By Chuck Muth, Muth’s Truths

Assembly Speaker John Oceguera’s recent claim that Gov. Brian Sandoval “has made himself irrelevant in the budget process” for refusing to put tax and fee hikes on the table is, itself, irrelevant.

The only thing relevant here is reality, and the Speaker is dealing in delusion.

Here’s the budget reality: Gov. Sandoval has submitted a $5.8 billion general fund budget.

He has given the Legislature considerable latitude in how they can spend that $5.8 billion. But $5.8 billion is their allowance. Period.

Now, the only way the Legislature can increase their allowance is to get every Democrat state senator and three Republican state senators to not only vote to raise taxes, but to override the governor’s inevitable veto – which ain’t happening.

So the governor’s position of taking tax and fee hikes off the table is the only relevant factor in the current budget war as long as at least eight of the 10 Senate Republicans keep their word and stick with him.

The Democrat majorities in both the Senate and the Assembly are relevant in that they have the flexibility of moving money from one department to another, or from one priority to another, but they simply don’t have the votes to increase the overall pot of money they’ve been given to play with. Period.

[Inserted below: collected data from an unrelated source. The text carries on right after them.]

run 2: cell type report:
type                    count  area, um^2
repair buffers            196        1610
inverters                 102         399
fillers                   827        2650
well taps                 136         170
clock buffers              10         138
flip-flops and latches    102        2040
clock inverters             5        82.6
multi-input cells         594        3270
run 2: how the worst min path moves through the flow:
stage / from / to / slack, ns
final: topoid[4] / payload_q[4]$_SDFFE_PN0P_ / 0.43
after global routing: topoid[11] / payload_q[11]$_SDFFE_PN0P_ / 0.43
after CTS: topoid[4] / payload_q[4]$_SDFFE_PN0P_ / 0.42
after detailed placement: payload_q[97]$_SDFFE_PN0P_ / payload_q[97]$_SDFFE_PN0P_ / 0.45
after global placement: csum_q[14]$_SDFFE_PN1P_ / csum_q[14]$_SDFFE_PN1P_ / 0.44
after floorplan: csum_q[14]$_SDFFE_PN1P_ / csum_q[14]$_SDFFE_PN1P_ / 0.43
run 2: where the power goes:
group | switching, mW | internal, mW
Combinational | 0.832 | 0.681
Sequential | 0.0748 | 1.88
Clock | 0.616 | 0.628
**src/rtl/seg_display_scanner.sv**
```systemverilog
// Scans a latched 16-bit value across a 4-digit common-anode display via one shared hex decoder.
// Define LEADING_ZERO_BLANK_EN to blank digits above the most significant nonzero nibble.
module seg_display_scanner #(
  parameter int CLK_DIV = 50000,
  parameter int CNT_W   = 20
) (
  input  logic        clk,
  input  logic        reset,
  input  logic        enable,
  input  logic        load,
  input  logic [15:0] value_in,
  input  logic [3:0]  dp_in,
  output logic [3:0]  hex,
  output logic [3:0]  an,
  output logic        dp_n,
  output logic        frame_tick
);

  localparam logic [CNT_W-1:0] DIV_LAST = CNT_W'(CLK_DIV - 1);

  logic [15:0]      value_q;
  logic [3:0]       dp_q;
  logic [CNT_W-1:0] div_cnt;
  logic [1:0]       digit_sel;
  logic             wrap_pending;

  logic             slot_end;
  logic             wrap;
  logic [3:0]       sel_nibble;
  logic [3:0]       an_next;
  logic             digit_on;

  assign slot_end   = (div_cnt == DIV_LAST);
  assign wrap       = enable && slot_end && (digit_sel == 2'd3);
  assign sel_nibble = value_q[4*digit_sel +: 4];

`ifdef LEADING_ZERO_BLANK_EN
  logic [1:0] msd;

  // Digit 0 is the floor so an all-zero value still shows a single "0".
  always_comb begin
    msd = 2'd0;
    if (value_q[7:4]   != 4'h0) msd = 2'd1;
    if (value_q[11:8]  != 4'h0) msd = 2'd2;
    if (value_q[15:12] != 4'h0) msd = 2'd3;
  end

  assign digit_on = (digit_sel <= msd);
`else
  assign digit_on = 1'b1;
`endif

  for (genvar gi = 0; gi < 4; gi++) begin : g_an
    assign an_next[gi] = ~(digit_on && (digit_sel == 2'(gi)));
  end

  // Outputs are built from the state at the start of the cycle, giving one cycle of latency.
  always_ff @(posedge clk or posedge reset) begin
    if (reset) begin
      value_q      <= 16'h0000;
      dp_q         <= 4'b0000;
      div_cnt      <= '0;
      digit_sel    <= 2'd0;
      wrap_pending <= 1'b0;
      hex          <= 4'h0;
      an           <= 4'b1111;
      dp_n         <= 1'b1;
      frame_tick   <= 1'b0;
    end else begin
      if (load) begin
        value_q <= value_in;
        dp_q    <= dp_in;
      end
      wrap_pending <= wrap;
      if (enable) begin
        if (slot_end) begin
          div_cnt   <= '0;
          digit_sel <= digit_sel + 2'd1;
        end else begin
          div_cnt <= div_cnt + 1'b1;
        end
        hex        <= sel_nibble;
        an         <= an_next;
        dp_n       <= ~dp_q[digit_sel];
        frame_tick <= wrap_pending;
      end else begin
        an         <= 4'b1111;
        dp_n       <= 1'b1;
        frame_tick <= 1'b0;
      end
    end
  end

endmodule

```
**config.mk**
```make
export PLATFORM = sky130hd
export DESIGN_NAME = seg_display_scanner
export DESIGN_NICKNAME = d
export VERILOG_FILES = /design/src/rtl/seg_display_scanner.sv
export SDC_FILE = /design/constraint.sdc
export NUM_CORES = 1
export LEC_CHECK = 0
export ABC_AREA = 0
export CAP_MARGIN = 15
export CORE_ASPECT_RATIO = 2
export CORE_MARGIN = 4
export CORE_UTILIZATION = 53
export CTS_BUF_LIST = sky130_fd_sc_hd__clkbuf_4 sky130_fd_sc_hd__clkbuf_8 sky130_fd_sc_hd__clkbuf_16
export CTS_CLUSTER_DIAMETER = 200
export CTS_CLUSTER_SIZE = 30
export DETAILED_ROUTE_END_ITERATION = 10
export PLACE_DENSITY = 0.78
export SKIP_CTS_REPAIR_TIMING = 1
export SKIP_LAST_GASP = 1
export SLEW_MARGIN = 0
export SYNTH_ARGS = -nofsm -noshare
export SYNTH_HDL_FRONTEND = slang
export SYNTH_SLANG_ARGS = --single-unit
```
**constraint.sdc**
```tcl
create_clock -name clk -period 2.23 [get_ports clk]
set_input_delay 0.5575 -clock clk [delete_from_list [all_inputs] [get_ports clk]]
set_output_delay 0.5575 -clock clk [all_outputs]
set_load 0.03 [all_outputs]
```
**Yosys cells after proc, flatten, opt, wreduce, memory -nomap -nowiden**

Cells that the tools add are included.

- Input port bits: 24
- Register bits after elaboration: 53
- Word-level logic and storage cells: 32

- Multiplexer cells: 6
- Add/subtract/negate cells: 2
- Equality and inequality tests: 4
- Shifts and indexed selects: 1
- Magnitude comparators: 1
- Bitwise operators: 5
- Reduce and logical (&&, ||, !) cells: 4

Operators with widths:

| cell | count |
|---|---|
| 20-bit by 1-bit adder with 20-bit output, second input constant | 1 |
| 20-bit by 16-bit equality test with 1-bit output, second input constant | 1 |
| 20-bit two-way mux | 1 |
| 16-bit by 5-bit variable part select with 4-bit output | 1 |
| 1-bit NOT | 5 |
| 2-bit equality test, second input constant | 2 |
| 4-bit two-way mux | 1 |
| 2-bit by 3-bit < comparator with 1-bit output, second input constant | 1 |
| 1-bit two-way mux | 3 |
| 2-bit by 1-bit adder with 2-bit output, second input constant | 1 |
| 1-bit binary-select mux with 2-bit select | 1 |
| 2-bit by 1-bit equality test with 1-bit output, second input constant | 1 |
| 1-bit logical AND | 2 |
| 2-bit zero test | 1 |
| 2-bit AND reduction | 1 |

**Longest topological paths before layout**

Gate-level depths: netlist of run 1.

- Depth after elaboration: 4
- Depth in mapped cells: 5
- Mapped depth without buffers: 5

**Least setup slack after synthesis of run 1**

OpenSTA, ideal clock, no wires.

- Path kind: input -> register
- Start: input enable
- End: register div_cnt[14]
- Arrival time: 1.813 ns
- Required time: 2.152 ns
- Stages on the path: 5
- Slack: 0.339 ns
- Path buffers: 1
- Setup time: 0.078 ns
- Cells stage by stage: buf_4 -> nand4_1 -> or4_1 -> or3_1 -> a21oi_1

RTL lines:

| what | RTL line | text |
|---|---|---|
| start: declaration | 9 | `input logic enable,` |
| end signal: assignment | 80 | `div_cnt <= div_cnt + 1'b1;` |
| end: declaration | 23 | `logic [CNT_W-1:0] div_cnt;` |

**Worst setup path in the final report of run 1**

- Start: register dp_n
- End: output dp_n

RTL lines:

| what | RTL line | text |
|---|---|---|
| start: declaration | 15 | `output logic dp_n,` |
| start signal: assignment | 84 | `dp_n <= ~dp_q[digit_sel];` |

No word-level cell between the ends.

==> impl_summary.log, run 1 <==
[metrics] unrepaired setup endpoints after global routing: no
[metrics] # setup viols final: 0
[metrics] mux contribution to synthesized area: 16.9%
[metrics] routed length per placed instance: 16.9 µm
[metrics] worst reg2reg setup slack: 0.35 ns
[metrics] top-count cell post-synth: dfrtp_1
[metrics] Initial Utilization: 55.8%
[metrics] area of the multi-input gates: 945 µm²
[metrics] non-filler cells, final: 278
[metrics] worst-case clock skew: 0.00482 ns
[metrics] count of routing violations after the opening detailed-route iteration: 25
[metrics] hold violation total from the final report: 0
[metrics] count of yosys warnings during synthesis: 0
[metrics] crit-path cells: clkdlybuf4s50_1
[metrics] number of logic stages on the critical path including buffering: 1
[metrics] CP max FO: 1
[metrics] clk root buf: clkbuf_8
[metrics] Mapped Avg Cell Area: 12.8 µm²
[metrics] maximum level of the CTS H-tree: 2
[metrics] Diodes inserted: 0
[metrics] overall routing resource usage: 19.7%
[metrics] Placed Cells incl. Taps: 270
[metrics] Place WS: -0.0576 ns
[metrics] leftover overflow at the end of global routing: 0
[metrics] library cell with the largest summed area after synthesis: dfrtp_1
[metrics] total wirelength of the detailed-routed design: 4.69 mm
[metrics] detail-routed via count per cell: 5.59
[metrics] die width: 54.8 µm
[metrics] Final Max Tran Viols: 0
[metrics] die area: 0.00558 mm²
[metrics] fraction of layout instances using a drive strength above 1: 25.2%
[metrics] area share of fa/ha/maj cells after synthesis: 2.69%
[metrics] CTS tree: done
[metrics] clock tree sinks: 53
[metrics] fraction of the mapped netlist area in compound gates: 2.10%
[metrics] sequential element share of the synthesized area: 57.3%
[metrics] Worst Setup Path Type: flip-flop to output pin
[metrics] worst endpoint required time: 1.67 ns
[metrics] result of the run: completed
[metrics] clock edge transition at the registers on the reported setup and hold paths: 0.09 ns
[metrics] largest net degree at the start of global routing: 42
[metrics] top cells by area in the synthesized netlist: dfrtp_1 (52%), mux2_2 (12%), dfstp_2 (5.6%), mux4_2 (4.8%), xnor2_1 (4.5%)
[metrics] total iterations of the first detailed-routing run: 4
[metrics] remaining antenna violation count: 0
[metrics] Async S/R FF share, synth: 100%
[metrics] worst slew slack as a fraction of its limit: 72.1%
[metrics] critical path arrival: 1.49 ns
[metrics] standby leakage power: 1.23 nW
[metrics] basic-gate share of the synthesized area counting and, or, nand and nor cells: 13.2%
[metrics] depth of the worst hold-timing path: 1
[metrics] top post-synthesis cells by count: dfrtp_1 (48), mux2_2 (25), nand2_1 (16), xnor2_1 (12), nand3_1 (11)
[metrics] antenna violations before repair: 0
[metrics] Clock Latency Late Sink: 0.30 ns
[metrics] number of global-route vias before repair: 1728
[metrics] Site Rows: 33
[metrics] crit end category: output pin
[metrics] Critical Path Start Type: flip-flop
[metrics] number of distinct library cells after synthesis: 30
[metrics] Crit Reg-Reg Endpoint: div_cnt[14]$_DFFE_PP0P_
[metrics] Nets: 254
[metrics] floorplan core area: 0.00417 mm²
[metrics] overall die height: 102 µm
[metrics] dominant combinational cell family by area after synthesis: multiplexers
[metrics] min-delay worst type: flip-flop to flip-flop
[metrics] HPWL after detailed placement: 3.66 mm
[metrics] CP bufs+invs: 1
[metrics] register bit count reported by yosys: 53
[metrics] final critical delay including setup and external delays: 2.04 ns
[metrics] Max Cap Violations: 0
[metrics] Filler Cells Inserted: 311
[metrics] Worst Min Path Start: wrap_pending$_DFF_PP0_
[metrics] Mapped Area: 0.00233 mm²
[metrics] area growth from synthesis to final layout: 24.5%
[metrics] Slew @ Worst Pin: 0.418 ns
[metrics] count of buffers from port buffering: 33
[metrics] via total after detailed routing: 1555
[metrics] primary flip-flop cell chosen by synthesis mapping: dfrtp_1
[metrics] total power after layout: 2.17 mW
[metrics] Post-Syn Instances: 182
[metrics] launch instance of the worst register-to-register path: div_cnt[0]$_DFFE_PP0P_
[metrics] number of enable flip-flop cells after synthesis: 0
[metrics] area share of the leading cell type in the synthesized netlist: 51.6%
[metrics] CP max stage cell: clkdlybuf4s50_1
[metrics] number of top-level pins: 34
[metrics] Worst IR Drop VDD: 0.560 mV
[metrics] xor and xnor fraction of the mapped netlist area: 5.65%
[metrics] destination of the worst hold path: frame_tick$_DFF_PP0_
[metrics] kind of cell with the highest combined delay on the critical path: buffers and inverters
[metrics] critical path's largest stage delay: 0.66 ns
[metrics] number of nets in the synthesized netlist: 211
[metrics] global-route wire length before repair: 7.89 mm
[metrics] launching element of the worst setup path: dp_n$_DFF_PP1_
[metrics] area taken by flip-flops and latches: 0.00133 mm²
[metrics] routability-driven placement congestion ratio: 0.913
[metrics] Setup WS post-layout: 0.185 ns
[metrics] number of clock buffers inserted by TritonCTS: 5
[metrics] remaining design rule violation count: 0
[metrics] number of cells on the worst reg-to-reg path: 5
[metrics] maximum buffer depth of the clock tree: 2
[metrics] total power per unit cell area: 748 mW/mm²
[metrics] fmax: 0.489 GHz
[metrics] final period utilization: 91.7%
## layout by cell type (no fill, tap or decap), drive strengths merged, types with 2 or more instances in the layout
cell	instances
dfrtp	48
clkdlybuf4s50	33
mux2	25
nand2	16
xnor2	12
nand3	11
buf	9
nor2	7
clkbuf	7
inv	6
mux4	5
nor4	5
o21ai	5
ha	5
dfstp	5
nand4	3
a21oi	3
xor2	3
and3	3
or3	3
nor3	2
or4	2
## stage by stage
step,utilization (%),TNS (ns),instance area [µm²],hold WS [ns]
2_1_floorplan,-,0,2330,0.434
3_3_place_gp,66.5,-0.00345,2780,0.443
3_5_place_dp,66.5,-0.0994,2780,0.470
4_1_cts,69.4,0,2900,0.490
5_1_grt,69.4,0,2900,0.526
6_report,69.4,0,2900,0.485
## worst max-delay path by stage
stage                         endpoint  slack (ns)
3_5_place_dp   div_cnt[14]$_DFFE_PP0P_       -0.06
4_1_cts                           dp_n        0.17
3_3_place_gp   div_cnt[14]$_DFFE_PP0P_      -0.003
6_report                          dp_n        0.19
5_1_grt                          an[2]        0.14
2_1_floorplan  div_cnt[14]$_DFFE_PP0P_        0.34
## flip-flops by register name, indices dropped and copies added (netlist names)
signal and cells:
frame_tick 1, wrap_pending 1, value_q 16, digit_sel 2, dp_q 4, div_cnt 20
an 4, hex 4, dp_n 1
## report_power, final
group / internal, mW / switching (mW)
logic: 0.176 / 0.152
clock network: 0.378 / 0.301
registers: 1.06 / 0.0966
## layout make-up
| class | count | share of cell area [%] |
|---|---|---|
| clock buffer | 7 | 3.11 |
| inverter | 6 | 0.778 |
| timing repair buffer | 42 | 14.2 |
| clock inverter | 1 | 1.04 |
| sequential | 53 | 46.0 |
| multi-input combinational | 117 | 32.6 |
| tap | 52 | 2.25 |
## metal layers
metal  share of wire [%]  GRT usage, %
met1                  33          20.2
met2                  60          35.9
met3                 3.6          3.83
met4                 3.0          9.40
met5                   0             0
## logic make-up after synthesis
logic type / after synthesis
AO/OA/AOI/OAI: 9
XOR/XNOR: 15
adder cells (fa/ha/maj): 5
buffers and inverters: 12
flip-flops: 53
multiplexers: 30
AND/OR/NAND/NOR: 58
Power figures use the tool's default switching activity.
==> inputs of run 2 (changes only) <==
Settings changed: CTS_CLUSTER_DIAMETER 200 to 50.
==> results of run 2 <==
The final DEF is identical to that of run 1; final timing and power are the same.
==> RTL change 1, RTL diff (settings of run 2) <==
Register the output `dp_n` once more; this adds one clock of latency there. The other outputs are not delayed to match.
--- a/src/rtl/seg_display_scanner.sv
+++ b/src/rtl/seg_display_scanner.sv
@@ -18,4 +18,6 @@
 
   localparam logic [CNT_W-1:0] DIV_LAST = CNT_W'(CLK_DIV - 1);
+
+  logic dp_n_s0;
 
   logic [15:0]      value_q;
@@ -65,5 +67,5 @@
       hex          <= 4'h0;
       an           <= 4'b1111;
-      dp_n         <= 1'b1;
+      dp_n_s0      <= 1'b1;
       frame_tick   <= 1'b0;
     end else begin
@@ -82,9 +84,9 @@
         hex        <= sel_nibble;
         an         <= an_next;
-        dp_n       <= ~dp_q[digit_sel];
+        dp_n_s0    <= ~dp_q[digit_sel];
         frame_tick <= wrap_pending;
       end else begin
         an         <= 4'b1111;
-        dp_n       <= 1'b1;
+        dp_n_s0    <= 1'b1;
         frame_tick <= 1'b0;
       end
@@ -92,4 +94,8 @@
   end
 
+  always_ff @(posedge clk) begin
+    dp_n <= dp_n_s0;
+  end
+
 endmodule
 
Behaviour: not the same (a bounded check fails within 4 cycles, from zero or initial values and one cycle with reset high).
==> RTL change 1 against run 2 <==
Non-clock buffer count is 1 higher. Highest routed layer unchanged. Critical path depth is the same. Hold slack worse by 0.053 ns. Sequential cell count is 1 higher. Via count grew 1.7%. Total power shrank 4.0%. Synthesized area grew 0.86%. Design area increased by 0.30%. Setup slack worse by 0.0088 ns. Combinational power about the same. Wire length is 0.58% lower.
==> RTL change 1: results (changes against run 2) <==
[synth]
synth_xor_area_share_pct = 5.600  ; -0.048 points
synth_async_sr_flop_share_pct = 98.15  ; -1.9 points
yosys-top-cells-area = dfrtp_1, mux2_2, dfstp_2
synth_cell_types = 31  ; +3.3%
synth_compound_area_share_pct = 2.080  ; -0.018 points
syn-num-nets = 212  ; +0.47%
synth_fa_ha_area_share_pct = 2.667  ; -0.023 points
synth_mux_area_share_pct = 16.80  ; -0.14 points
seq_area_frac_synth_pct = 57.65  ; +0.36 points

[power_and_ir_drop]
p_sw_share_pct = 27.15  ; +1.8 points
leakagePower_nw = 1.233  ; about the same
peakVddDrop_mv = 0.5754  ; +2.8%

[detailed_routing]
dr.pass1.iters = 7  ; +3
wl_met1_um = 1628  ; +4.8%
met3WireLength_um = 168  ; -1.8%
wirelength_um = 4664  ; -0.58%
route.met2.wl_um = 2738  ; -3.0%
vias = 1582  ; +1.7%

[global_route]
grt_pass1_vias = 1739  ; +0.64%
grt_max_degree = 21  ; -50%
grt_use_total_pct = 19.71  ; -0.040 points
grt_pass1_wl_um = 7928  ; +0.44%
met1_usage_pct = 20.12  ; -0.059 points
met2_usage_pct = 36.68  ; +0.82 points
use_met3_pct = 2.920  ; -0.91 points

[sta]
relSlewSlack_pct = 71.86  ; -0.28 points
fin_skew_ns = 0.01058  ; +0.005754 ns

[cells_and_area]
final_nets = 256  ; +0.79%
drive_above_1_share_pct = 25.44  ; +0.22 points

[place]
post-dp-hpwl_um = 3673  ; +0.40%
pre_cts_ws_ns = -0.06177  ; -0.004151 ns
gp_congestion = 0.8911  ; -2.4%

[run_status]
status = complete, no violations

RTL change 1: path summary, 6_finish.rpt:
path | startpoint | endpoint | slack, ns | depth (start not counted)
worst max-delay path | an[3] | an[3] | 0.18 | 1
max in group asynchronous | reset | div_cnt[5] | 1.09 | 3
min in group asynchronous | reset | value_q[0] | 0.56 | 2
worst min register to register | dp_n_s0 | dp_n | 0.43 | 0
worst max register to register | div_cnt[0] | div_cnt[14] | 0.32 | 5
worst min-delay path | dp_n_s0 | dp_n | 0.43 | 0
RTL change 1: power by group through the flow:
stage,registers [mW],logic [mW],clock network (mW)
floorplan,1.20,0.182,0
global placement,1.19,0.317,0
detailed placement,1.20,0.327,0
CTS,1.18,0.330,0.590
global route,1.20,0.359,0.627
finish,1.18,0.327,0.570
RTL change 1: logic make-up after synthesis:
| family | count (synthesis) |
|---|---|
| adders and majority gates | 5 |
| DFF | 54 |
| AOI/OAI and AO/OA | 9 |
| xor gates and xnor gates | 15 |
| and+or+nand+nor | 58 |
| muxes | 30 |
| buffers and inverters | 12 |
RTL change 1: final cells by class:
| class | count | area (µm²) |
|---|---|---|
| Tap cell | 54 | 67.56 |
| Clock buffer | 6 | 82.58 |
| Inverter | 6 | 22.52 |
| Multi-Input combinational cell | 117 | 944.7 |
| Clock inverter | 2 | 16.27 |
| Fill cell | 342 | 1393 |
| Sequential cell | 54 | 1353 |
| Timing Repair Buffer | 43 | 417.9 |
RTL change 1: stage by stage:
step	std cells	setup TNS [ns]	hold slack [ns]	instance area (µm²)	utilization (%)
global placement	274	-0.005152	0.3908	2805	65.29
floorplan	183	0	0.3856	2346	-
detailed placement	274	-0.1154	0.4057	2805	65.29
global route	282	0	0.4382	2904	67.59
finish	282	0	0.4322	2904	67.59
CTS	282	0	0.4335	2904	67.59
==> RTL change 2, RTL diff (flow settings as in run 2) <==
Made on the original files. Add a define of `LEADING_ZERO_BLANK_EN`.
--- a/src/rtl/seg_display_scanner.sv
+++ b/src/rtl/seg_display_scanner.sv
@@ -1,4 +1,6 @@
 // Scans a latched 16-bit value across a 4-digit common-anode display via one shared hex decoder.
 // Define LEADING_ZERO_BLANK_EN to blank digits above the most significant nonzero nibble.
+`define LEADING_ZERO_BLANK_EN
+
 module seg_display_scanner #(
   parameter int CLK_DIV = 50000,
Function: same outputs for any inputs over 10 cycles, from zero or initial values and one cycle with reset high; that may be too few to reach the edited logic, so the function may still have changed.
==> RTL change 2 against run 2 <==
Core utilization down 2.1 points. Hold slack worse by 0.0043 ns. Setup slack got worse by 0.018 ns. Total power is 1.5% lower. Design area up 1.9%. Sequential cell count unchanged. Wire length up 5.9%. Non-clock buffer count down 2. Synthesized area up 4.5%. Global-route usage fell by 1.3 points. Critical endpoint unchanged. Highest routed layer unchanged.
==> RTL change 2: results (changes against run 2) <==
[run_status]
status = complete, no violations

[place]
gp_congestion = 0.8514  ; -6.8%
portBuffers = 33  ; unchanged
post-dp-hpwl_um = 3853  ; +5.3%
pre_cts_ws_ns = -0.002925  ; +0.05470 ns

[detailed_routing]
drtIter0Drc = 48  ; +92%
dr.pass1.iters = 4  ; unchanged
wirelength_um = 4969  ; +5.9%
vias = 1639  ; +5.4%

[clock_network]
max-clock-path-buffers = 2  ; unchanged
clk_pin_slew_ns = 0.09  ; about the same
htreeDepth = 2  ; unchanged
root_buffer = clkbuf_8
cts_buffers = 5  ; unchanged
insertion_delay_ns = 0.30  ; about the same

[cells_and_area]
final_nets = 259  ; +2.0%
reg_top3 = div_cnt x20, value_q x16
num-fill-cells = 318  ; +2.3%
diodes = 0  ; unchanged
final_cells = 282  ; +1.4%
drive_above_1_share_pct = 24.56  ; -0.66 points

[synth]
synth_cell_types = 33  ; +10%
dominantRegCellSynth = dfrtp_1
syn_inst = 188  ; +3.3%
synth_async_sr_flop_share_pct = 100.0  ; unchanged
ys_warn_count = 0  ; unchanged
synth_top_cells_by_count = dfrtp_1, mux2_2, nand2_1
seq_area_frac_synth_pct = 54.84  ; -2.4 points
yosys-top-cells-area = dfrtp_1, mux2_2, dfstp_2
syn-num-nets = 219  ; +3.8%

[power_and_ir_drop]
leakagePower_nw = 1.259  ; +2.0%
peakVddDrop_mv = 0.4932  ; -12%

[sta]
fin_skew_ns = 0.007995  ; +0.003173 ns
worst_pin_slew_ns = 0.4368  ; +0.01889 ns

[global_route]
grt_pass1_vias = 1835  ; +6.2%
grt_use_total_pct = 18.49  ; -1.3 points
grt_antenna_before_repair = 0  ; unchanged
grt_max_degree = 54  ; +29%
grt_pass1_wl_um = 8459  ; +7.2%

[min_path]
hold_path.class = flop to flop

[setup_path]
worstPathMaxFanout = 1  ; unchanged
cp_top_family = buffers and inverters
critPathSlowestCell = clkdlybuf4s50_1
critPathMaxStageDelay_ns = 0.66  ; about the same
arrival_ns = 1.51  ; +0.02 ns

RTL change 2: power by group:
group	leakage [nW]	switching, mW	internal, mW
Sequential	0.652	0.127	1.07
Clock	0.0477	0.288	0.259
Combinational	0.559	0.181	0.206
Total	1.26	0.596	1.54
RTL change 2: kinds of logic after synthesis:
group	Yosys count	synth area share, %
adders and majority gates	7	3.604
buffers and inverters	10	1.751
xor gates and xnor gates	17	6.128
AOI/OAI and AO/OA	8	1.957
and+or+nand+nor	62	15.09
DFF	53	54.84
muxes	31	16.63
RTL change 2: worst paths after layout:
check | startpoint | end | slack, ns | depth (start not counted)
setup / recovery | dp_n | dp_n | 0.17 | 1
hold / removal | wrap_pending | frame_tick | 0.48 | 1
setup reg to reg | value_q[12] | an[1] | 0.32 | 7
hold reg to reg | wrap_pending | frame_tick | 0.48 | 1
max in group asynchronous | reset | an[3] | 1.32 | 3
min in group asynchronous | reset | hex[3] | 0.60 | 3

Indeed, the only truly irrelevant entity in the budget process is, once again and as usual, Assembly Republicans.

Unlike their Senate colleagues, Assembly Republicans opted not to produce and sign a united letter of support backing their fellow Republican governor’s no-new-taxes budget at the beginning of the session.

But as long as Gov. Sandoval has the support of Senate Republicans, no tax bill can make it out of the Assembly, through the Senate, and to his desk regardless of what Assembly Republicans do. Period.

Making matters worse, GOP Minority Leader Pete Goicoechea is on record saying he’s willing to actually negotiate with the Democrats to support extending more than $800 million worth of “sunsetted” taxes which would otherwise expire this June. However, everyone and their uncle knows that Goicoechea’s stated “demands” will never be met by the Democrats. Period. So how is that relevant?

But even if Democrats did agree to the demands, any tax hike produced by the Assembly, even with GOP votes, won’t make it past the Senate, let alone past the governor’s veto stamp. So Assembly Republican leaders have sold out the tax issue, their fellow Republican governor and their fellow Republican state senators for….um, nothing.

In any event, it’s not Gov. Sandoval who is irrelevant to the budget process. His no-new-taxes position is actually the MOST relevant aspect of it.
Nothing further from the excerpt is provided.